星薬科⼤学薬学部卒業後、薬剤師免許取得。カリフォルニア美術⼤学で彫刻とガラスアートを 学ぶ。「命の煌めき・再⽣」をテーマに、古の⽇本の美にインスパイアされた独⾃のガラス表現を追求。代表作は⾦継の美意識を礎とした「ガラスの呼継」と 命のつながりをメッセージとした「ガラスの枯⼭⽔」。近年は資源循環で持続型社会を⽬指すアート( SDGs x ART)に取り組む。パリ装飾美術館「ジャポニスムの 150 年展」(2018年)、⾹港⼤学美術博物館「藝流不息展」(2019年)やイギリス、フランス、アメリカ、⾹港のアートフェアに毎年出品。2019年に創作活動歴30年を迎えた。

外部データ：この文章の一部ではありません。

==> config.mk <==
export PLATFORM = sky130hd
export DESIGN_NAME = i2s_sample_rx_flat
export DESIGN_NICKNAME = d
export VERILOG_FILES = /design/src/rtl/i2s_sample_rx_if.sv /design/src/rtl/i2s_sample_rx.sv /design/src/flat_wrapper.sv
export SDC_FILE = /design/constraint.sdc
export NUM_CORES = 1
export LEC_CHECK = 0
export ABC_AREA = 1
export BUFFER_PORTS_ARGS = -buffer_cell sky130_fd_sc_hd__buf_4
export CAP_MARGIN = 40
export CORE_MARGIN = 1
export CORE_UTILIZATION = 53
export DETAILED_ROUTE_END_ITERATION = 8
export PLACE_DENSITY = 0.81
export SYNTH_ARGS = -nofsm -noshare
export SYNTH_HDL_FRONTEND = slang
export SYNTH_SLANG_ARGS = --single-unit
==> constraint.sdc <==
create_clock -name clk -period 2.3 [get_ports clk]
set_input_delay 0.345 -clock clk [delete_from_list [all_inputs] [get_ports clk]]
set_output_delay 0.345 -clock clk [all_outputs]
set_load 0.1 [all_outputs]
==> src/rtl/i2s_sample_rx_if.sv <==
// Bundle between the codec serial pins and the sample word handed to the pitch-shift datapath.
// The slave modport belongs to the receiver; the master modport drives the codec pins and observes results.
interface i2s_sample_rx_if #(
  parameter int WIDTH = 16
);
  logic             bclk;
  logic             lrclk;
  logic             sdata;
  logic [WIDTH-1:0] Sample;
  logic             ready;
  logic             frame_err;

  modport master (
    output bclk,
    output lrclk,
    output sdata,
    input  Sample,
    input  ready,
    input  frame_err
  );

  modport slave (
    input  bclk,
    input  lrclk,
    input  sdata,
    output Sample,
    output ready,
    output frame_err
  );
endinterface

==> src/rtl/i2s_sample_rx.sv <==
// I2S ADC receiver for one channel: oversamples bclk/lrclk/sdata in the system clock domain
// and emits each complete WIDTH-bit word with a one-cycle ready strobe.
module i2s_sample_rx #(
  parameter int WIDTH       = 16,
  parameter int SYNC_STAGES = 2
) (
  input  logic           clk,
  input  logic           reset,
  input  logic           channel_sel,
  i2s_sample_rx_if.slave bus
);

  localparam int              CNT_W    = (WIDTH > 2) ? $clog2(WIDTH) : 1;
  localparam logic [CNT_W-1:0] LAST_CNT = CNT_W'(WIDTH - 2);

  typedef enum logic [1:0] {
    IDLE,
    DELAY,
    SHIFT,
    DONE
  } state_e;

  logic [SYNC_STAGES-1:0] bclk_sync_q, bclk_sync_d;
  logic [SYNC_STAGES-1:0] lrclk_sync_q, lrclk_sync_d;
  logic [SYNC_STAGES-1:0] sdata_sync_q, sdata_sync_d;
  logic                   bclk_prev_q, bclk_prev_d;
  logic                   rise_q, rise_d;
  logic                   lr_q, lr_d;
  logic                   sd_q, sd_d;
  logic                   seen_q, seen_d;
  logic                   slot_ch_q, slot_ch_d;
  logic                   cap_q, cap_d;
  state_e                 state_q, state_d;
  logic [WIDTH-1:0]       shift_q, shift_d;
  logic [CNT_W-1:0]       bitcnt_q, bitcnt_d;
  logic                   done_q, done_d;
  logic                   err_q, err_d;
  logic [WIDTH-1:0]       sample_q, sample_d;
  logic                   ready_q, ready_d;
  logic                   frame_err_q, frame_err_d;
  logic                   slot_start;

  // Front end: synchronisers plus a registered rise detect. lr_q/sd_q are
  // registered alongside rise_q so they carry the values seen at that bclk rise.
  always_comb begin
    bclk_sync_d  = {bclk_sync_q[SYNC_STAGES-2:0], bus.bclk};
    lrclk_sync_d = {lrclk_sync_q[SYNC_STAGES-2:0], bus.lrclk};
    sdata_sync_d = {sdata_sync_q[SYNC_STAGES-2:0], bus.sdata};
    bclk_prev_d  = bclk_sync_q[SYNC_STAGES-1];
    rise_d       = bclk_sync_q[SYNC_STAGES-1] & ~bclk_prev_q;
    lr_d         = lrclk_sync_q[SYNC_STAGES-1];
    sd_d         = sdata_sync_q[SYNC_STAGES-1];
  end

  // The first rise after reset only records lrclk, so a slot already in
  // progress at release never looks like a slot start.
  always_comb begin
    slot_start  = rise_q & seen_q & (lr_q != slot_ch_q);
    seen_d      = seen_q;
    slot_ch_d   = slot_ch_q;
    cap_d       = cap_q;
    state_d     = state_q;
    shift_d     = shift_q;
    bitcnt_d    = bitcnt_q;
    done_d      = 1'b0;
    err_d       = 1'b0;
    ready_d     = done_q;
    frame_err_d = err_q;
    sample_d    = done_q ? shift_q : sample_q;

    if (rise_q) begin
      seen_d    = 1'b1;
      slot_ch_d = lr_q;
      if (slot_start) begin
        cap_d = (lr_q == channel_sel);
      end
      unique case (state_q)
        IDLE: begin
          if (slot_start) begin
            state_d = DELAY;
          end
        end
        DELAY: begin
          if (slot_start) begin
            err_d = 1'b1;
          end else begin
            shift_d  = {shift_q[WIDTH-2:0], sd_q};
            bitcnt_d = '0;
            state_d  = SHIFT;
          end
        end
        SHIFT: begin
          shift_d  = {shift_q[WIDTH-2:0], sd_q};
          bitcnt_d = bitcnt_q + CNT_W'(1);
          // With exactly WIDTH-bit slots the LSB arrives on the next slot's first rise.
          if (bitcnt_q == LAST_CNT) begin
            done_d  = cap_q;
            state_d = slot_start ? DELAY : DONE;
          end else if (slot_start) begin
            err_d   = 1'b1;
            state_d = DELAY;
          end
        end
        DONE: begin
          if (slot_start) begin
            state_d = DELAY;
          end
        end
        default: state_d = IDLE;
      endcase
    end
  end

  always_ff @(posedge clk or negedge reset) begin
    if (!reset) begin
      bclk_sync_q  <= '0;
      lrclk_sync_q <= '0;
      sdata_sync_q <= '0;
      bclk_prev_q  <= 1'b0;
      rise_q       <= 1'b0;
      lr_q         <= 1'b0;
      sd_q         <= 1'b0;
      seen_q       <= 1'b0;
      slot_ch_q    <= 1'b0;
      cap_q        <= 1'b0;
      state_q      <= IDLE;
      shift_q      <= '0;
      bitcnt_q     <= '0;
      done_q       <= 1'b0;
      err_q        <= 1'b0;
      sample_q     <= '0;
      ready_q      <= 1'b0;
      frame_err_q  <= 1'b0;
    end else begin
      bclk_sync_q  <= bclk_sync_d;
      lrclk_sync_q <= lrclk_sync_d;
      sdata_sync_q <= sdata_sync_d;
      bclk_prev_q  <= bclk_prev_d;
      rise_q       <= rise_d;
      lr_q         <= lr_d;
      sd_q         <= sd_d;
      seen_q       <= seen_d;
      slot_ch_q    <= slot_ch_d;
      cap_q        <= cap_d;
      state_q      <= state_d;
      shift_q      <= shift_d;
      bitcnt_q     <= bitcnt_d;
      done_q       <= done_d;
      err_q        <= err_d;
      sample_q     <= sample_d;
      ready_q      <= ready_d;
      frame_err_q  <= frame_err_d;
    end
  end

  assign bus.Sample    = sample_q;
  assign bus.ready     = ready_q;
  assign bus.frame_err = frame_err_q;

endmodule

==> src/flat_wrapper.sv <==
// flat-port wrapper written by rule: the top's interface ports become plain ports
module i2s_sample_rx_flat 
#(
  parameter int WIDTH       = 16,
  parameter int SYNC_STAGES = 2
)
  (clk, reset, channel_sel, bus_bclk, bus_lrclk, bus_sdata, bus_Sample, bus_ready, bus_frame_err);
  i2s_sample_rx_if #(.WIDTH(WIDTH)) bus_i ();
  input  logic clk;
  input  logic reset;
  input  logic channel_sel;
  input wire logic [$bits(bus_i.bclk)-1:0] bus_bclk;
  input wire logic [$bits(bus_i.lrclk)-1:0] bus_lrclk;
  input wire logic [$bits(bus_i.sdata)-1:0] bus_sdata;
  output wire logic [$bits(bus_i.Sample)-1:0] bus_Sample;
  output wire logic [$bits(bus_i.ready)-1:0] bus_ready;
  output wire logic [$bits(bus_i.frame_err)-1:0] bus_frame_err;
  assign bus_i.bclk = bus_bclk;
  assign bus_i.lrclk = bus_lrclk;
  assign bus_i.sdata = bus_sdata;
  assign bus_Sample = bus_i.Sample;
  assign bus_ready = bus_i.ready;
  assign bus_frame_err = bus_i.frame_err;
  i2s_sample_rx #(.WIDTH(WIDTH), .SYNC_STAGES(SYNC_STAGES)) u_core (.clk(clk), .reset(reset), .channel_sel(channel_sel), .bus(bus_i));
endmodule
==> results of run 1 <==
[routing by layer]
| metal | GRT usage, % | wire length, um | part of all wire [%] |
|---|---|---|---|
| met5 | 0 | 0 | 0 |
| met4 | 6.25 | 58 | 1.8 |
| met3 | 5.00 | 113 | 3.4 |
| met2 | 24.6 | 1500 | 46 |
| met1 | 20.8 | 1600 | 49 |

第1回ガラスの美展 in 薩摩 ⼤賞、WIRED 主催 CREATIVE HACKAWA RD 2013 グラフィック賞、ドイツWorld Media Festivals ⾦賞 等受賞。世界初リサイクルガラスの枯⼭⽔「つながる」を2019年5⽉京都法然院に奉納。世界最初の大学博物館であるオックスフォード大学 アシュモレアン博物館(イギリス)に呼継盌「黎明」と呼継茶入「有明」が収蔵された。
毎年約2ヶ⽉間⽇本を離れ、⾃分を⾒つめ直し過去の集積をリセットする旅に出る。世界54ヵ国を巡った異⽂化体験は創造⼒の源。「未来の伝統を今、作る」を哲学として活動。2002年 千葉県茂原市に⼯房を築き、以後 都市⽣活との程よい距離を保っている。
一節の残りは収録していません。